When a for-profit law school wants to become a nonprofit, one of the steps is filing a substantive change application with the council of the ABA’s Section of Legal Education and Admissions to the Bar. According to Gatewood, the council was primarily interested in making sure the school would truly be a nonprofit and there wasn’t any sort of management agreement in place “syphoning off profits of the law school.”

The U.S. Department of Education was looking for similar things, he says.

“One of the requirements was for us to show two years of financial stability,” Gatewood explains.

In an application, the council is looking for whether the requested change would detract from the school’s ability to remain in compliance with the accreditation standards, Bill Adams, managing director of ABA Accreditation and Legal Education, told the Journal.

“Therefore, it involves looking at multiple factors.

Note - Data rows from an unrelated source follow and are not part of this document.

$ cat src/design/nfc_pkg.sv
// shared constants, types and helper functions of the number to ascii formatter
package nfc_pkg;

   localparam int MAX_DIGITS     = 32;
   localparam int SCREEN_LINES   = 4;
   localparam int SCREEN_COLUMNS = 16;
   localparam int NUMBER_WIDTH   = 32;
   localparam int DIGIT_WIDTH    = 4;
   localparam int IDX_WIDTH      = (MAX_DIGITS > 1) ? $clog2(MAX_DIGITS) : 1;
   localparam int CNT_WIDTH      = $clog2(MAX_DIGITS + 1);
   localparam int STEP_WIDTH     = $clog2(NUMBER_WIDTH);

   localparam logic [6:0] ASCII_ZERO  = 7'h30;
   localparam logic [6:0] ASCII_A     = 7'h41;
   localparam logic [6:0] ASCII_PLUS  = 7'h2B;
   localparam logic [6:0] ASCII_MINUS = 7'h2D;

   localparam logic [DIGIT_WIDTH-1:0] DEC_BASE   = DIGIT_WIDTH'(10);
   localparam logic [DIGIT_WIDTH-1:0] DEC_LIMIT  = DIGIT_WIDTH'(5);
   localparam logic [DIGIT_WIDTH-1:0] DEC_ADJUST = DIGIT_WIDTH'(3);

   typedef enum logic [1:0] {
      RADIX_DEC,
      RADIX_HEX,
      RADIX_BIN
   } radix_type;

   typedef enum logic [1:0] {
      OP_HOLD,
      OP_CLEAR,
      OP_CONVERT,
      OP_SHIFT
   } cell_op_type;

   typedef struct packed {
      cell_op_type op;
      radix_type   radix;
   } cell_ctrl_type;

   function automatic logic [6:0] digit_to_ascii(input logic [DIGIT_WIDTH-1:0] d);
      logic [6:0] code;
      if (d < DEC_BASE) begin
         code = ASCII_ZERO + 7'(d);
      end else begin
         code = ASCII_A + 7'(d - DEC_BASE);
      end
      return code;
   endfunction

   function automatic logic is_on_screen(input logic [7:0] line, input logic [7:0] column);
      return (line >= 8'd1) && (line <= 8'(SCREEN_LINES)) &&
             (column >= 8'd1) && (column <= 8'(SCREEN_COLUMNS));
   endfunction

endpackage

$ cat src/design/nfc_cell.sv
// one digit cell: clear, bit shift-in (with double-dabble adjust in decimal mode), or digit hand-over to the next cell
module nfc_cell (
   input  logic                             clock,
   input  nfc_pkg::cell_ctrl_type           ctrl,
   input  logic                             carry_in,
   input  logic [nfc_pkg::DIGIT_WIDTH-1:0]  neighbor_digit,
   output logic                             carry_out,
   output logic [nfc_pkg::DIGIT_WIDTH-1:0]  digit_out
);
   import nfc_pkg::*;

   logic [DIGIT_WIDTH-1:0] digit_ff;
   logic [DIGIT_WIDTH-1:0] digit_in;
   logic [DIGIT_WIDTH-1:0] adjusted;
   logic [DIGIT_WIDTH-1:0] shifted;

   always_comb begin
      adjusted = (digit_ff >= DEC_LIMIT) ? (digit_ff + DEC_ADJUST) : digit_ff;
      case (ctrl.radix)
         RADIX_DEC: begin
            shifted   = {adjusted[DIGIT_WIDTH-2:0], carry_in};
            carry_out = adjusted[DIGIT_WIDTH-1];
         end
         RADIX_BIN: begin
            shifted   = {(DIGIT_WIDTH-1)'(0), carry_in};
            carry_out = digit_ff[0];
         end
         default: begin
            shifted   = {digit_ff[DIGIT_WIDTH-2:0], carry_in};
            carry_out = digit_ff[DIGIT_WIDTH-1];
         end
      endcase
      case (ctrl.op)
         OP_CLEAR:   digit_in = '0;
         OP_CONVERT: digit_in = shifted;
         OP_SHIFT:   digit_in = neighbor_digit;
         default:    digit_in = digit_ff;
      endcase
   end

   always_ff @(posedge clock) begin
      digit_ff <= digit_in;
   end

   assign digit_out = digit_ff;

endmodule

$ cat src/design/nfc_chain.sv
// row of digit cells with the output tap
module nfc_chain (
   input  logic                             clock,
   input  nfc_pkg::cell_ctrl_type           ctrl,
   input  logic                             bit_in,
   input  logic [nfc_pkg::IDX_WIDTH-1:0]    tap_sel,
   output logic [nfc_pkg::DIGIT_WIDTH-1:0]  tap_digit
);
   import nfc_pkg::*;

   logic [DIGIT_WIDTH-1:0] digit [MAX_DIGITS];
   logic                   carry [MAX_DIGITS];

   assign carry[0] = bit_in;

   for (genvar i = 0; i < MAX_DIGITS; i++) begin : g_cell
      logic [DIGIT_WIDTH-1:0] neighbor;
      if (i == 0) begin : g_first
         assign neighbor = '0;
      end else begin : g_rest
         assign neighbor = digit[i-1];
      end
      if (i < MAX_DIGITS - 1) begin : g_mid
         nfc_cell u_cell (
            .clock          (clock),
            .ctrl           (ctrl),
            .carry_in       (carry[i]),
            .neighbor_digit (neighbor),
            .carry_out      (carry[i+1]),
            .digit_out      (digit[i])
         );
      end else begin : g_top
         nfc_cell u_cell (
            .clock          (clock),
            .ctrl           (ctrl),
            .carry_in       (carry[i]),
            .neighbor_digit (neighbor),
            .carry_out      (),
            .digit_out      (digit[i])
         );
      end
   end

   assign tap_digit = digit[tap_sel];

endmodule
File: src/rtl/stepper_speed_to_timer_top_macros.svh
// assertion macros for the stepper speed to timer block
`ifndef STEPPER_SPEED_TO_TIMER_TOP_MACROS_SVH
`define STEPPER_SPEED_TO_TIMER_TOP_MACROS_SVH

// same-cycle implication, disabled during reset
`define SSTT_ASSERT_IMPL(label, ante, cons) \
    label: assert property (@(posedge i_clk) disable iff (!i_rst_n) (ante) |-> (cons)) \
        else $error("sstt assertion failed");

// next-cycle implication, disabled during reset
`define SSTT_ASSERT_NEXT(label, ante, cons) \
    label: assert property (@(posedge i_clk) disable iff (!i_rst_n) (ante) |=> (cons)) \
        else $error("sstt assertion failed");

`endif

File: src/rtl/sstt_pkg.sv
// types, constants and codes shared by the stepper speed to timer block
`timescale 1ns / 1ps
`default_nettype none

package sstt_pkg;

    localparam int MAX_COUNT       = 255;
    localparam int SPEED_FRAC_BITS = 8;

    localparam int SPEED_W = 24;
    localparam int THR_W   = 23;
    localparam int SPR_W   = 16;
    localparam int CLK_W   = 30;
    localparam int TOP_W   = 8;
    localparam int CFG_IDX_W = 3;

    localparam int MAG_W       = SPEED_W;
    localparam int PROD_W      = MAG_W + SPR_W;
    localparam int PSHIFT_MAX  = 10;
    localparam int DEN_W       = PROD_W + PSHIFT_MAX;
    localparam int NUM_MULT    = 30;
    localparam int NUM_W       = CLK_W + 5 + SPEED_FRAC_BITS;
    localparam int REM_W       = ((NUM_W + 1 > DEN_W) ? NUM_W + 1 : DEN_W) + 1;
    localparam int QBITS       = $clog2(MAX_COUNT + 2);
    localparam int DS_W        = REM_W + QBITS;

    localparam int FIFO_DEPTH = 4;
    localparam int FIFO_AW    = $clog2(FIFO_DEPTH);

    localparam logic [THR_W-1:0] THR1024_RESET = THR_W'(15360);
    localparam logic [THR_W-1:0] THR256_RESET  = THR_W'(61440);
    localparam logic [THR_W-1:0] THR64_RESET   = THR_W'(245760);
    localparam logic [SPR_W-1:0] SPR_RESET     = SPR_W'(3200);
    localparam logic [CLK_W-1:0] CLK_RESET     = CLK_W'(16000000);

    typedef enum logic [CFG_IDX_W-1:0] {
        CFG_THR1024 = 3'd0,
        CFG_THR256  = 3'd1,
        CFG_THR64   = 3'd2,
        CFG_SPR     = 3'd3,
        CFG_CLK     = 3'd4
    } t_cfg_idx;

    typedef enum logic [1:0] {
        PSEL_DIV8    = 2'd0,
        PSEL_DIV64   = 2'd1,
        PSEL_DIV256  = 2'd2,
        PSEL_DIV1024 = 2'd3
    } t_psel;

    typedef struct packed {
        logic signed [SPEED_W-1:0] speed_rpm;
        logic                      motor_index;
    } t_in_req;

    typedef struct packed {
        logic             direction;
        t_psel            prescaler_select;
        logic [TOP_W-1:0] compare_top;
        logic             clamped_high;
        logic             clamped_low;
    } t_out_rsp;

    typedef struct packed {
        logic              dir;
        t_psel             sel;
        logic [PROD_W-1:0] prod;
    } t_cmd;

    // numerator of the period: clock * 30 scaled by the speed fraction
    function automatic logic [NUM_W-1:0] calc_num(input logic [CLK_W-1:0] clk_hz);
        logic [NUM_W-1:0] prod;
        prod = NUM_W'(clk_hz) * NUM_W'(NUM_MULT);
        return prod << SPEED_FRAC_BITS;
    endfunction

endpackage

`default_nettype wire

File: src/rtl/sstt_front.sv
// front end: config registers, request intake, direction and prescaler pick, product
`timescale 1ns / 1ps
`default_nettype none

module sstt_front
    import sstt_pkg::*;
(
    input  wire logic                 i_clk,
    input  wire logic                 i_rst_n,
    input  wire logic                 i_cfg_valid,
    output logic                      o_cfg_ready,
    input  wire logic [CFG_IDX_W-1:0] i_cfg_index,
    input  wire logic [CLK_W-1:0]     i_cfg_data,
    input  wire logic                 i_in_valid,
    output logic                      o_in_ready,
    input  wire t_in_req              i_in_req,
    output logic                      o_cmd_valid,
    input  wire logic                 i_cmd_ready,
    output t_cmd                      o_cmd,
    output logic [NUM_W-1:0]          o_num
);

    logic [THR_W-1:0] r_thr1024;
    logic [THR_W-1:0] r_thr256;
    logic [THR_W-1:0] r_thr64;
    logic [SPR_W-1:0] r_spr;
    logic [NUM_W-1:0] r_num;
    logic             r_v;
    t_cmd             r_cmd;
    t_cmd             n_cmd;
    logic             neg;
    logic [MAG_W-1:0] mag;

    assign o_cfg_ready = 1'b1;
    assign o_in_ready  = !r_v || i_cmd_ready;
    assign o_cmd_valid = r_v;
    assign o_cmd       = r_cmd;
    assign o_num       = r_num;

    always_ff @(posedge i_clk) begin
        if (!i_rst_n) begin
            r_thr1024 <= THR1024_RESET;
            r_thr256  <= THR256_RESET;
            r_thr64   <= THR64_RESET;
            r_spr     <= SPR_RESET;
            r_num     <= calc_num(CLK_RESET);
        end else if (i_cfg_valid) begin
            case (i_cfg_index)
                CFG_THR1024: r_thr1024 <= i_cfg_data[THR_W-1:0];
                CFG_THR256:  r_thr256  <= i_cfg_data[THR_W-1:0];
                CFG_THR64:   r_thr64   <= i_cfg_data[THR_W-1:0];
                CFG_SPR:     r_spr     <= i_cfg_data[SPR_W-1:0];
                CFG_CLK:     r_num     <= calc_num(i_cfg_data);
                default: ;
            endcase
        end
    end

    always_comb begin
        neg = i_in_req.speed_rpm[SPEED_W-1];
        // two's complement of the most negative value wraps to 2^23, as wanted
        mag = neg ? MAG_W'(~i_in_req.speed_rpm) + MAG_W'(1) : MAG_W'(i_in_req.speed_rpm);
        n_cmd.dir = !neg ^ i_in_req.motor_index;
        if (mag <= MAG_W'(r_thr1024)) begin
            n_cmd.sel = PSEL_DIV1024;
        end else if (mag <= MAG_W'(r_thr256)) begin
            n_cmd.sel = PSEL_DIV256;
        end else if (mag <= MAG_W'(r_thr64)) begin
            n_cmd.sel = PSEL_DIV64;
        end else begin
            n_cmd.sel = PSEL_DIV8;
        end
        n_cmd.prod = PROD_W'(mag) * PROD_W'(r_spr);
    end

    always_ff @(posedge i_clk) begin
        if (!i_rst_n) begin
            r_v <= 1'b0;
        end else if (o_in_ready) begin
            r_v <= i_in_valid;
        end
    end

    always_ff @(posedge i_clk) begin
        if (o_in_ready && i_in_valid) begin
            r_cmd <= n_cmd;
        end
    end

endmodule

`default_nettype wire

File: src/rtl/sstt_fifo.sv
// short queue of classified requests between front and back
`timescale 1ns / 1ps
`default_nettype none

module sstt_fifo
    import sstt_pkg::*;
(
    input  wire logic i_clk,
    input  wire logic i_rst_n,
    input  wire logic i_wr_valid,
    output logic      o_wr_ready,
    input  wire t_cmd i_wr_data,
    output logic      o_rd_valid,
    input  wire logic i_rd_ready,
    output t_cmd      o_rd_data
);

    t_cmd               r_mem [FIFO_DEPTH];
    logic [FIFO_AW-1:0] r_wr_ptr;
    logic [FIFO_AW-1:0] r_rd_ptr;
    logic [FIFO_AW:0]   r_count;
    logic               wr_en;
    logic               rd_en;

    assign o_wr_ready = r_count != (FIFO_AW + 1)'(FIFO_DEPTH);
    assign o_rd_valid = r_count != '0;
    assign o_rd_data  = r_mem[r_rd_ptr];
    assign wr_en      = i_wr_valid && o_wr_ready;
    assign rd_en      = o_rd_valid && i_rd_ready;

    always_ff @(posedge i_clk) begin
        if (!i_rst_n) begin
            r_wr_ptr <= '0;
            r_rd_ptr <= '0;
            r_count  <= '0;
        end else begin
            if (wr_en) begin
                r_wr_ptr <= r_wr_ptr + FIFO_AW'(1);
            end
            if (rd_en) begin
                r_rd_ptr <= r_rd_ptr + FIFO_AW'(1);
            end
            if (wr_en && !rd_en) begin
                r_count <= r_count + (FIFO_AW + 1)'(1);
            end else if (rd_en && !wr_en) begin
                r_count <= r_count - (FIFO_AW + 1)'(1);
            end
        end
    end

    always_ff @(posedge i_clk) begin
        if (wr_en) begin
            r_mem[r_wr_ptr] <= i_wr_data;
        end
    end

endmodule

`default_nettype wire

File: src/rtl/sstt_back.sv
// back end: pipelined rounding divider, saturation and result register
`timescale 1ns / 1ps
`default_nettype none

module sstt_back
    import sstt_pkg::*;
(
    input  wire logic             i_clk,
    input  wire logic             i_rst_n,
    input  wire logic [NUM_W-1:0] i_num,
    input  wire logic             i_cmd_valid,
    output logic                  o_cmd_ready,
    input  wire t_cmd             i_cmd,
    output logic                  o_out_valid,
    input  wire logic             i_out_ready,
    output t_out_rsp              o_out_rsp
);

    typedef struct packed {
        logic [REM_W-1:0] rem;
        logic [REM_W-1:0] d;
        logic [QBITS-1:0] q;
        logic             sat;
        logic             dir;
        t_psel            sel;
    } t_div;

    function automatic t_div div_step(input t_div s, input int unsigned k);
        logic [DS_W-1:0] dsh;
        logic            ge;
        t_div            r;
        dsh = DS_W'(s.d) << k;
        ge  = DS_W'(s.rem) >= dsh;
        r   = s;
        if (ge) begin
            r.rem = s.rem - dsh[REM_W-1:0];
        end
        r.q = {s.q[QBITS-2:0], ge};
        return r;
    endfunction

    t_div             r_st [QBITS];
    logic             r_v  [QBITS];
    logic             r_out_v;
    t_out_rsp         r_rsp;
    logic             adv  [QBITS+1];
    t_div             n_st0;
    t_div             last;
    t_out_rsp         n_rsp;
    logic [DEN_W-1:0] den;
    logic [3:0]       shamt;

    always_comb begin
        adv[QBITS] = !r_out_v || i_out_ready;
        for (int s = QBITS - 1; s >= 0; s--) begin
            adv[s] = !r_v[s] || adv[s+1];
        end
    end

    assign o_cmd_ready = adv[0];
    assign o_out_valid = r_out_v;
    assign o_out_rsp   = r_rsp;

    // denominator and rounded numerator: q = (2*num + den) / (2*den)
    always_comb begin
        unique case (i_cmd.sel)
            PSEL_DIV8:    shamt = 4'd3;
            PSEL_DIV64:   shamt = 4'd6;
            PSEL_DIV256:  shamt = 4'd8;
            PSEL_DIV1024: shamt = 4'd10;
            default:      shamt = 4'd3;
        endcase
        den       = DEN_W'(i_cmd.prod) << shamt;
        n_st0.rem = REM_W'({i_num, 1'b0}) + REM_W'(den);
        n_st0.d   = REM_W'({den, 1'b0});
        n_st0.q   = '0;
        // zero denominator also lands here
        n_st0.sat = DS_W'(n_st0.rem) >= (DS_W'(n_st0.d) << QBITS);
        n_st0.dir = i_cmd.dir;
        n_st0.sel = i_cmd.sel;
    end

    always_comb begin
        last                   = div_step(r_st[QBITS-1], 0);
        n_rsp.direction        = last.dir;
        n_rsp.prescaler_select = last.sel;
        n_rsp.clamped_high     = last.sat || (last.q > QBITS'(MAX_COUNT + 1));
        n_rsp.clamped_low      = !n_rsp.clamped_high && (last.q == '0);
        if (n_rsp.clamped_high) begin
            n_rsp.compare_top = TOP_W'(MAX_COUNT);
        end else if (n_rsp.clamped_low) begin
            n_rsp.compare_top = '0;
        end else begin
            n_rsp.compare_top = TOP_W'(last.q - QBITS'(1));
        end
    end

    always_ff @(posedge i_clk) begin
        if (!i_rst_n) begin
            for (int s = 0; s < QBITS; s++) begin
                r_v[s] <= 1'b0;
            end
            r_out_v <= 1'b0;
        end else begin
            if (adv[0]) begin
                r_v[0] <= i_cmd_valid;
            end
            for (int s = 1; s < QBITS; s++) begin
                if (adv[s]) begin
                    r_v[s] <= r_v[s-1];
                end
            end
            if (adv[QBITS]) begin
                r_out_v <= r_v[QBITS-1];
            end
        end
    end

    always_ff @(posedge i_clk) begin
        if (adv[0]) begin
            r_st[0] <= n_st0;
        end
        for (int s = 1; s < QBITS; s++) begin
            if (adv[s]) begin
                r_st[s] <= div_step(r_st[s-1], QBITS - s);
            end
        end
        if (adv[QBITS]) begin
            r_rsp <= n_rsp;
        end
    end

endmodule

`default_nettype wire

File: src/rtl/stepper_speed_to_timer_top.sv
// throughput: one request per cycle while the output is not stalled, set by the nine-stage divider pipeline
// front register, 4-entry queue, divider stage per quotient bit, result register
// reset: synchronous active low, clears valids and loads default config values
// config writes take effect at once and are always accepted
`timescale 1ns / 1ps
`default_nettype none
`include "stepper_speed_to_timer_top_macros.svh"

module stepper_speed_to_timer_top
    import sstt_pkg::*;
(
    input  wire logic                 i_clk,
    input  wire logic                 i_rst_n,
    input  wire logic                 i_cfg_valid,
    output logic                      o_cfg_ready,
    input  wire logic [CFG_IDX_W-1:0] i_cfg_index,
    input  wire logic [CLK_W-1:0]     i_cfg_data,
    input  wire logic                 i_in_valid,
    output logic                      o_in_ready,
    input  wire t_in_req              i_in_req,
    output logic                      o_out_valid,
    input  wire logic                 i_out_ready,
    output t_out_rsp                  o_out_rsp
);

    logic             fr_valid;
    logic             fr_ready;
    t_cmd             fr_cmd;
    logic             bk_valid;
    logic             bk_ready;
    t_cmd             bk_cmd;
    logic [NUM_W-1:0] num;
    logic             rsp_hi;
    logic             rsp_lo;
    logic [TOP_W-1:0] rsp_top;

    assign rsp_hi  = o_out_rsp.clamped_high;
    assign rsp_lo  = o_out_rsp.clamped_low;
    assign rsp_top = o_out_rsp.compare_top;

    sstt_front u_front (
        .i_clk       (i_clk),
        .i_rst_n     (i_rst_n),
        .i_cfg_valid (i_cfg_valid),
        .o_cfg_ready (o_cfg_ready),
        .i_cfg_index (i_cfg_index),
        .i_cfg_data  (i_cfg_data),
        .i_in_valid  (i_in_valid),
        .o_in_ready  (o_in_ready),
        .i_in_req    (i_in_req),
        .o_cmd_valid (fr_valid),
        .i_cmd_ready (fr_ready),
        .o_cmd       (fr_cmd),
        .o_num       (num)
    );

    sstt_fifo u_fifo (
        .i_clk      (i_clk),
        .i_rst_n    (i_rst_n),
        .i_wr_valid (fr_valid),
        .o_wr_ready (fr_ready),
        .i_wr_data  (fr_cmd),
        .o_rd_valid (bk_valid),
        .i_rd_ready (bk_ready),
        .o_rd_data  (bk_cmd)
    );

    sstt_back u_back (
        .i_clk       (i_clk),
        .i_rst_n     (i_rst_n),
        .i_num       (num),
        .i_cmd_valid (bk_valid),
        .o_cmd_ready (bk_ready),
        .i_cmd       (bk_cmd),
        .o_out_valid (o_out_valid),
        .i_out_ready (i_out_ready),
        .o_out_rsp   (o_out_rsp)
    );

    `SSTT_ASSERT_IMPL(a_flags_exclusive, o_out_valid, !(rsp_hi && rsp_lo))
    `SSTT_ASSERT_IMPL(a_high_is_max, o_out_valid && rsp_hi, rsp_top == TOP_W'(MAX_COUNT))
    `SSTT_ASSERT_IMPL(a_low_is_zero, o_out_valid && rsp_lo, rsp_top == '0)
    `SSTT_ASSERT_NEXT(a_queue_drains, bk_valid && bk_ready && !fr_valid, fr_ready)

endmodule

`default_nettype wire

In addition, there are only three for-profit schools, and few requests or applications, if any, for some years for changes to for-profit tax status. So, it is difficult to generalize about a single factor,” he wrote in a statement.

Florida Coastal School of Law also filed a substantive change request with the ABA to become a nonprofit law school, but it was denied by the council in November 2019. When asked why, Peter Goplerud, the law school’s president and dean, told the ABA Journal that was confidential information he could not disclose.

“We still believe it is the best way for us to go, but there is nothing definite at this point,” he says.

The law school’s parent company is InfiLaw, an entity of the private equity firm Sterling Capital Partners. At one point, InfiLaw owned three for-profit law schools. Arizona Summit School of Law entered into a teach-out plan in 2018, and Charlotte School of Law shut down in 2017. Florida Coastal is the only InfiLaw school left in addition to being the only campus not placed on probation by the ABA.

Charleston School of Law is also interested in becoming a nonprofit. In 2013, InfiLaw wanted to purchase the South Carolina for-profit school, but the deal did not go through, in part because it got significant pushback from students and alumni, the Post and Courier reported. A management deal between the law schools ended in 2015. In 2016, Ed Bell, the law school’s then-president and part owner, announced plans to convert to a nonprofit, according to an earlier Post and Courier article.

That is still ongoing, Larry Cunningham, the school’s current dean, told the Journal in an email.

“We are working towards that goal, but there are a lot of steps involved,” he wrote.

In May, Charleston School of Law, Florida Coastal and Atlanta’s John Marshall were among the 10 law schools that received public notice of being out of compliance with a recently revised ABA-accreditation rule, which requires a bar passage rate of at least 75% within two years. In August, Florida Coastal was found to be in compliance with the standard, as were Charleston and Atlanta’s John Marshall in February.

Western State College of Law was the only for-profit law school not on the May list. According to ABA data, the school had a 77.63% bar passage rate for the class of 2017, which was used in 2020 to determine Standard 316 compliance.

But the school has faced some challenges, and its tax status has gone back and forth through various ownerships. Formerly owned by the for-profit Argosy University, the schools were sold to Dream Center Education Holdings, a Christian nonprofit group, in 2017. In 2019, the U.S. Department of Education cut off federal loan money to the schools, when DCEH was accused of using approximately $16 million in federal financial aid stipends to cover payroll and other expenses. Western State was placed in receivership, financial aid was eventually restored and it was purchased by the for-profit Westcliff University.

With its most recent application for substantive change, which the council accepted, the focus was on a shift in ownership, not the tax status change, Allen Easley, dean of the law school, told the Journal in an email.

Updated at 11:34 a.m. on April 5 to include a statement from the ABA Accreditation and Legal Education.